--- What you should do ---
It is required that all of the data be written out exactly.

--- Data Enclosed Below ---

File: src/rtl/seg_pkg.sv
// Shared types and helpers for the multiplexed 7-segment scanner.
package seg_pkg;

  typedef enum logic [1:0] {
    OFF   = 2'd0,
    BLANK = 2'd1,
    SHOW  = 2'd2
  } state_e;

  localparam logic [6:0]  SEG_BLANK = 7'h7F;
  localparam int unsigned MAX_DIG   = 32;

  // All digit selects released (active-low); callers truncate to NUM_DIG.
  function automatic logic [MAX_DIG-1:0] dig_off();
    return '1;
  endfunction

  function automatic int unsigned clog2(input int unsigned v);
    int unsigned r;
    r = 0;
    for (int unsigned i = 0; i < 32; i++) begin
      if ((64'(1) << i) < 64'(v)) r = i + 1;
    end
    return r;
  endfunction

endpackage
**src/rtl/riscv_test_monitor_pkg.sv**
```systemverilog
// riscv_test_monitor_pkg: shared types and constants
// for the end-of-test monitor.
package riscv_test_monitor_pkg;

  typedef enum logic [2:0] {
    ST_IDLE,
    ST_RUN,
    ST_SETTLE,
    ST_PASS,
    ST_FAIL,
    ST_TIMEOUT
  } state_t;

  localparam int DEF_TESTNUM_REG = 3;
  localparam int DEF_DONE_REG    = 26;
  localparam int DEF_RESULT_REG  = 27;

  localparam int RESULT_PASS_VAL = 1;
  localparam int DONE_VAL        = 1;

endpackage

```
**src/rtl/riscv_test_monitor_shadow.sv**
```systemverilog
// riscv_test_monitor_shadow: snooped copy of the
// register file for post-mortem dumps.
module riscv_test_monitor_shadow #(
  parameter int XLEN   = 32,
  parameter int REG_AW = 5
) (
  input  logic              clk,
  input  logic              rst,
  input  logic              clr,
  input  logic              we,
  input  logic [REG_AW-1:0] waddr,
  input  logic [XLEN-1:0]   wdata,
  input  logic [REG_AW-1:0] raddr,
  output logic [XLEN-1:0]   rdata
);

  localparam int DEPTH = 2 ** REG_AW;

  logic [XLEN-1:0] mem [DEPTH];

  // capture snooped writes; x0 is never stored
  always_ff @(posedge clk or posedge rst) begin
    if (rst) begin
      mem <= '{default: '0};
    end else if (clr) begin
      mem <= '{default: '0};
    end else if (we && (waddr != '0)) begin
      mem[waddr] <= wdata;
    end
  end

  assign rdata = (raddr == '0) ? '0 : mem[raddr];

endmodule

```
**src/rtl/riscv_test_monitor.sv**
```systemverilog
// riscv_test_monitor: pass/fail/timeout detection from write-back snooping.
// Define RISCV_TEST_MONITOR_DUMP_EN to add the readable shadow register file.
module riscv_test_monitor
  import riscv_test_monitor_pkg::*;
#(
  parameter int          XLEN           = 32,
  parameter int          REG_AW         = 5,
  parameter int          TESTNUM_REG    = DEF_TESTNUM_REG,
  parameter int          DONE_REG       = DEF_DONE_REG,
  parameter int          RESULT_REG     = DEF_RESULT_REG,
  parameter int unsigned SETTLE_CYCLES  = 10,
  parameter int unsigned TIMEOUT_CYCLES = 100000,
  parameter int          CNT_W          = 32
) (
  input  logic              clk,
  input  logic              rst,
  input  logic              en,
  input  logic              wb_we,
  input  logic [REG_AW-1:0] wb_addr,
  input  logic [XLEN-1:0]   wb_data,
  output logic              done,
  output logic              pass,
  output logic              fail,
  output logic              timeout,
  output logic [XLEN-1:0]   fail_testnum,
  output logic [CNT_W-1:0]  cycle_count,
  input  logic [REG_AW-1:0] dump_addr,
  output logic [XLEN-1:0]   dump_data
);

  localparam logic [CNT_W-1:0] CNT_MAX  = {CNT_W{1'b1}};
  localparam logic [CNT_W-1:0] TO_LAST  =
    CNT_W'(TIMEOUT_CYCLES - 1);
  localparam logic [15:0]      SET_LAST = 16'(SETTLE_CYCLES);

  state_t          state;
  logic [XLEN-1:0] tn_q;
  logic [XLEN-1:0] res_q;
  logic [15:0]     scnt;

  logic qual;
  logic snoop;
  logic tn_wr;
  logic res_wr;
  logic done_wr;
  logic to_hit;

  assign qual    = wb_we && (wb_addr != '0);
  assign snoop   = (state == ST_RUN) || (state == ST_SETTLE);
  assign tn_wr   = qual && (wb_addr == REG_AW'(TESTNUM_REG));
  assign res_wr  = qual && (wb_addr == REG_AW'(RESULT_REG));
  assign done_wr = qual && (wb_addr == REG_AW'(DONE_REG))
                   && (wb_data == XLEN'(DONE_VAL));
  assign to_hit  = (TIMEOUT_CYCLES != 0)
                   && (cycle_count == TO_LAST);

  // verdict FSM with registered status outputs
  always_ff @(posedge clk or posedge rst) begin
    if (rst) begin
      state        <= ST_IDLE;
      tn_q         <= '0;
      res_q        <= '0;
      scnt         <= '0;
      done         <= 1'b0;
      pass         <= 1'b0;
      fail         <= 1'b0;
      timeout      <= 1'b0;
      fail_testnum <= '0;
      cycle_count  <= '0;
    end else if (!en) begin
      state        <= ST_IDLE;
      tn_q         <= '0;
      res_q        <= '0;
      scnt         <= '0;
      done         <= 1'b0;
      pass         <= 1'b0;
      fail         <= 1'b0;
      timeout      <= 1'b0;
      fail_testnum <= '0;
      cycle_count  <= '0;
    end else begin
      if (snoop && tn_wr) tn_q <= wb_data;
      if (snoop && res_wr) res_q <= wb_data;
      if (snoop && (cycle_count != CNT_MAX))
        cycle_count <= cycle_count + CNT_W'(1);
      unique case (state)
        ST_IDLE: begin
          state       <= ST_RUN;
          cycle_count <= '0;
          scnt        <= '0;
          tn_q        <= '0;
          res_q       <= '0;
        end
        ST_RUN: begin
          if (done_wr) begin
            state <= ST_SETTLE;
            scnt  <= '0;
          end else if (to_hit) begin
            state        <= ST_TIMEOUT;
            done         <= 1'b1;
            fail         <= 1'b1;
            timeout      <= 1'b1;
            fail_testnum <= tn_q;
          end
        end
        ST_SETTLE: begin
          if (scnt == SET_LAST) begin
            done         <= 1'b1;
            fail_testnum <= tn_q;
            if (res_q == XLEN'(RESULT_PASS_VAL)) begin
              state <= ST_PASS;
              pass  <= 1'b1;
            end else begin
              state <= ST_FAIL;
              fail  <= 1'b1;
            end
          end else begin
            scnt <= scnt + 16'd1;
          end
        end
        ST_PASS, ST_FAIL, ST_TIMEOUT: ;
        default: state <= ST_IDLE;
      endcase
    end
  end

`ifdef RISCV_TEST_MONITOR_DUMP_EN
  logic sh_clr;
  assign sh_clr = (state == ST_IDLE) || !en;

  riscv_test_monitor_shadow #(
    .XLEN   (XLEN),
    .REG_AW (REG_AW)
  ) u_shadow (
    .clk   (clk),
    .rst   (rst),
    .clr   (sh_clr),
    .we    (snoop && qual),
    .waddr (wb_addr),
    .wdata (wb_data),
    .raddr (dump_addr),
    .rdata (dump_data)
  );
`else
  logic unused_dump;
  assign unused_dump = ^dump_addr;
  assign dump_data   = '0;
`endif

endmodule

```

--- End of Enclosed Data ---

--- Answer space ---
File: src/rtl/seg_pkg.sv
// Shared types and helpers for the multiplexed 7-segment scanner.
package seg_pkg;

  typedef enum logic [1:0] {
    OFF   = 2'd0,
    BLANK = 2'd1,
    SHOW  = 2'd2
  } state_e;

  localparam logic [6:0]  SEG_BLANK = 7'h7F;
  localparam int unsigned MAX_DIG   = 32;

  // All digit selects released (active-low); callers truncate to NUM_DIG.
  function automatic logic [MAX_DIG-1:0] dig_off();
    return '1;
  endfunction

  function automatic int unsigned clog2(input int unsigned v);
    int unsigned r;
    r = 0;
    for (int unsigned i = 0; i < 32; i++) begin
      if ((64'(1) << i) < 64'(v)) r = i + 1;
    end
    return r;
  endfunction

endpackage
**src/rtl/riscv_test_monitor_pkg.sv**
```systemverilog
// riscv_test_monitor_pkg: shared types and constants
// for the end-of-test monitor.
package riscv_test_monitor_pkg;

  typedef enum logic [2:0] {
    ST_IDLE,
    ST_RUN,
    ST_SETTLE,
    ST_PASS,
    ST_FAIL,
    ST_TIMEOUT
  } state_t;

  localparam int DEF_TESTNUM_REG = 3;
  localparam int DEF_DONE_REG    = 26;
  localparam int DEF_RESULT_REG  = 27;

  localparam int RESULT_PASS_VAL = 1;
  localparam int DONE_VAL        = 1;

endpackage

```
**src/rtl/riscv_test_monitor_shadow.sv**
```systemverilog
// riscv_test_monitor_shadow: snooped copy of the
// register file for post-mortem dumps.
module riscv_test_monitor_shadow #(
  parameter int XLEN   = 32,
  parameter int REG_AW = 5
) (
  input  logic              clk,
  input  logic              rst,
  input  logic              clr,
  input  logic              we,
  input  logic [REG_AW-1:0] waddr,
  input  logic [XLEN-1:0]   wdata,
  input  logic [REG_AW-1:0] raddr,
  output logic [XLEN-1:0]   rdata
);

  localparam int DEPTH = 2 ** REG_AW;

  logic [XLEN-1:0] mem [DEPTH];

  // capture snooped writes; x0 is never stored
  always_ff @(posedge clk or posedge rst) begin
    if (rst) begin
      mem <= '{default: '0};
    end else if (clr) begin
      mem <= '{default: '0};
    end else if (we && (waddr != '0)) begin
      mem[waddr] <= wdata;
    end
  end

  assign rdata = (raddr == '0) ? '0 : mem[raddr];

endmodule

```
**src/rtl/riscv_test_monitor.sv**
```systemverilog
// riscv_test_monitor: pass/fail/timeout detection from write-back snooping.
// Define RISCV_TEST_MONITOR_DUMP_EN to add the readable shadow register file.
module riscv_test_monitor
  import riscv_test_monitor_pkg::*;
#(
  parameter int          XLEN           = 32,
  parameter int          REG_AW         = 5,
  parameter int          TESTNUM_REG    = DEF_TESTNUM_REG,
  parameter int          DONE_REG       = DEF_DONE_REG,
  parameter int          RESULT_REG     = DEF_RESULT_REG,
  parameter int unsigned SETTLE_CYCLES  = 10,
  parameter int unsigned TIMEOUT_CYCLES = 100000,
  parameter int          CNT_W          = 32
) (
  input  logic              clk,
  input  logic              rst,
  input  logic              en,
  input  logic              wb_we,
  input  logic [REG_AW-1:0] wb_addr,
  input  logic [XLEN-1:0]   wb_data,
  output logic              done,
  output logic              pass,
  output logic              fail,
  output logic              timeout,
  output logic [XLEN-1:0]   fail_testnum,
  output logic [CNT_W-1:0]  cycle_count,
  input  logic [REG_AW-1:0] dump_addr,
  output logic [XLEN-1:0]   dump_data
);

  localparam logic [CNT_W-1:0] CNT_MAX  = {CNT_W{1'b1}};
  localparam logic [CNT_W-1:0] TO_LAST  =
    CNT_W'(TIMEOUT_CYCLES - 1);
  localparam logic [15:0]      SET_LAST = 16'(SETTLE_CYCLES);

  state_t          state;
  logic [XLEN-1:0] tn_q;
  logic [XLEN-1:0] res_q;
  logic [15:0]     scnt;

  logic qual;
  logic snoop;
  logic tn_wr;
  logic res_wr;
  logic done_wr;
  logic to_hit;

  assign qual    = wb_we && (wb_addr != '0);
  assign snoop   = (state == ST_RUN) || (state == ST_SETTLE);
  assign tn_wr   = qual && (wb_addr == REG_AW'(TESTNUM_REG));
  assign res_wr  = qual && (wb_addr == REG_AW'(RESULT_REG));
  assign done_wr = qual && (wb_addr == REG_AW'(DONE_REG))
                   && (wb_data == XLEN'(DONE_VAL));
  assign to_hit  = (TIMEOUT_CYCLES != 0)
                   && (cycle_count == TO_LAST);

  // verdict FSM with registered status outputs
  always_ff @(posedge clk or posedge rst) begin
    if (rst) begin
      state        <= ST_IDLE;
      tn_q         <= '0;
      res_q        <= '0;
      scnt         <= '0;
      done         <= 1'b0;
      pass         <= 1'b0;
      fail         <= 1'b0;
      timeout      <= 1'b0;
      fail_testnum <= '0;
      cycle_count  <= '0;
    end else if (!en) begin
      state        <= ST_IDLE;
      tn_q         <= '0;
      res_q        <= '0;
      scnt         <= '0;
      done         <= 1'b0;
      pass         <= 1'b0;
      fail         <= 1'b0;
      timeout      <= 1'b0;
      fail_testnum <= '0;
      cycle_count  <= '0;
    end else begin
      if (snoop && tn_wr) tn_q <= wb_data;
      if (snoop && res_wr) res_q <= wb_data;
      if (snoop && (cycle_count != CNT_MAX))
        cycle_count <= cycle_count + CNT_W'(1);
      unique case (state)
        ST_IDLE: begin
          state       <= ST_RUN;
          cycle_count <= '0;
          scnt        <= '0;
          tn_q        <= '0;
          res_q       <= '0;
        end
        ST_RUN: begin
          if (done_wr) begin
            state <= ST_SETTLE;
            scnt  <= '0;
          end else if (to_hit) begin
            state        <= ST_TIMEOUT;
            done         <= 1'b1;
            fail         <= 1'b1;
            timeout      <= 1'b1;
            fail_testnum <= tn_q;
          end
        end
        ST_SETTLE: begin
          if (scnt == SET_LAST) begin
            done         <= 1'b1;
            fail_testnum <= tn_q;
            if (res_q == XLEN'(RESULT_PASS_VAL)) begin
              state <= ST_PASS;
              pass  <= 1'b1;
            end else begin
              state <= ST_FAIL;
              fail  <= 1'b1;
            end
          end else begin
            scnt <= scnt + 16'd1;
          end
        end
        ST_PASS, ST_FAIL, ST_TIMEOUT: ;
        default: state <= ST_IDLE;
      endcase
    end
  end

`ifdef RISCV_TEST_MONITOR_DUMP_EN
  logic sh_clr;
  assign sh_clr = (state == ST_IDLE) || !en;

  riscv_test_monitor_shadow #(
    .XLEN   (XLEN),
    .REG_AW (REG_AW)
  ) u_shadow (
    .clk   (clk),
    .rst   (rst),
    .clr   (sh_clr),
    .we    (snoop && qual),
    .waddr (wb_addr),
    .wdata (wb_data),
    .raddr (dump_addr),
    .rdata (dump_data)
  );
`else
  logic unused_dump;
  assign unused_dump = ^dump_addr;
  assign dump_data   = '0;
`endif

endmodule

```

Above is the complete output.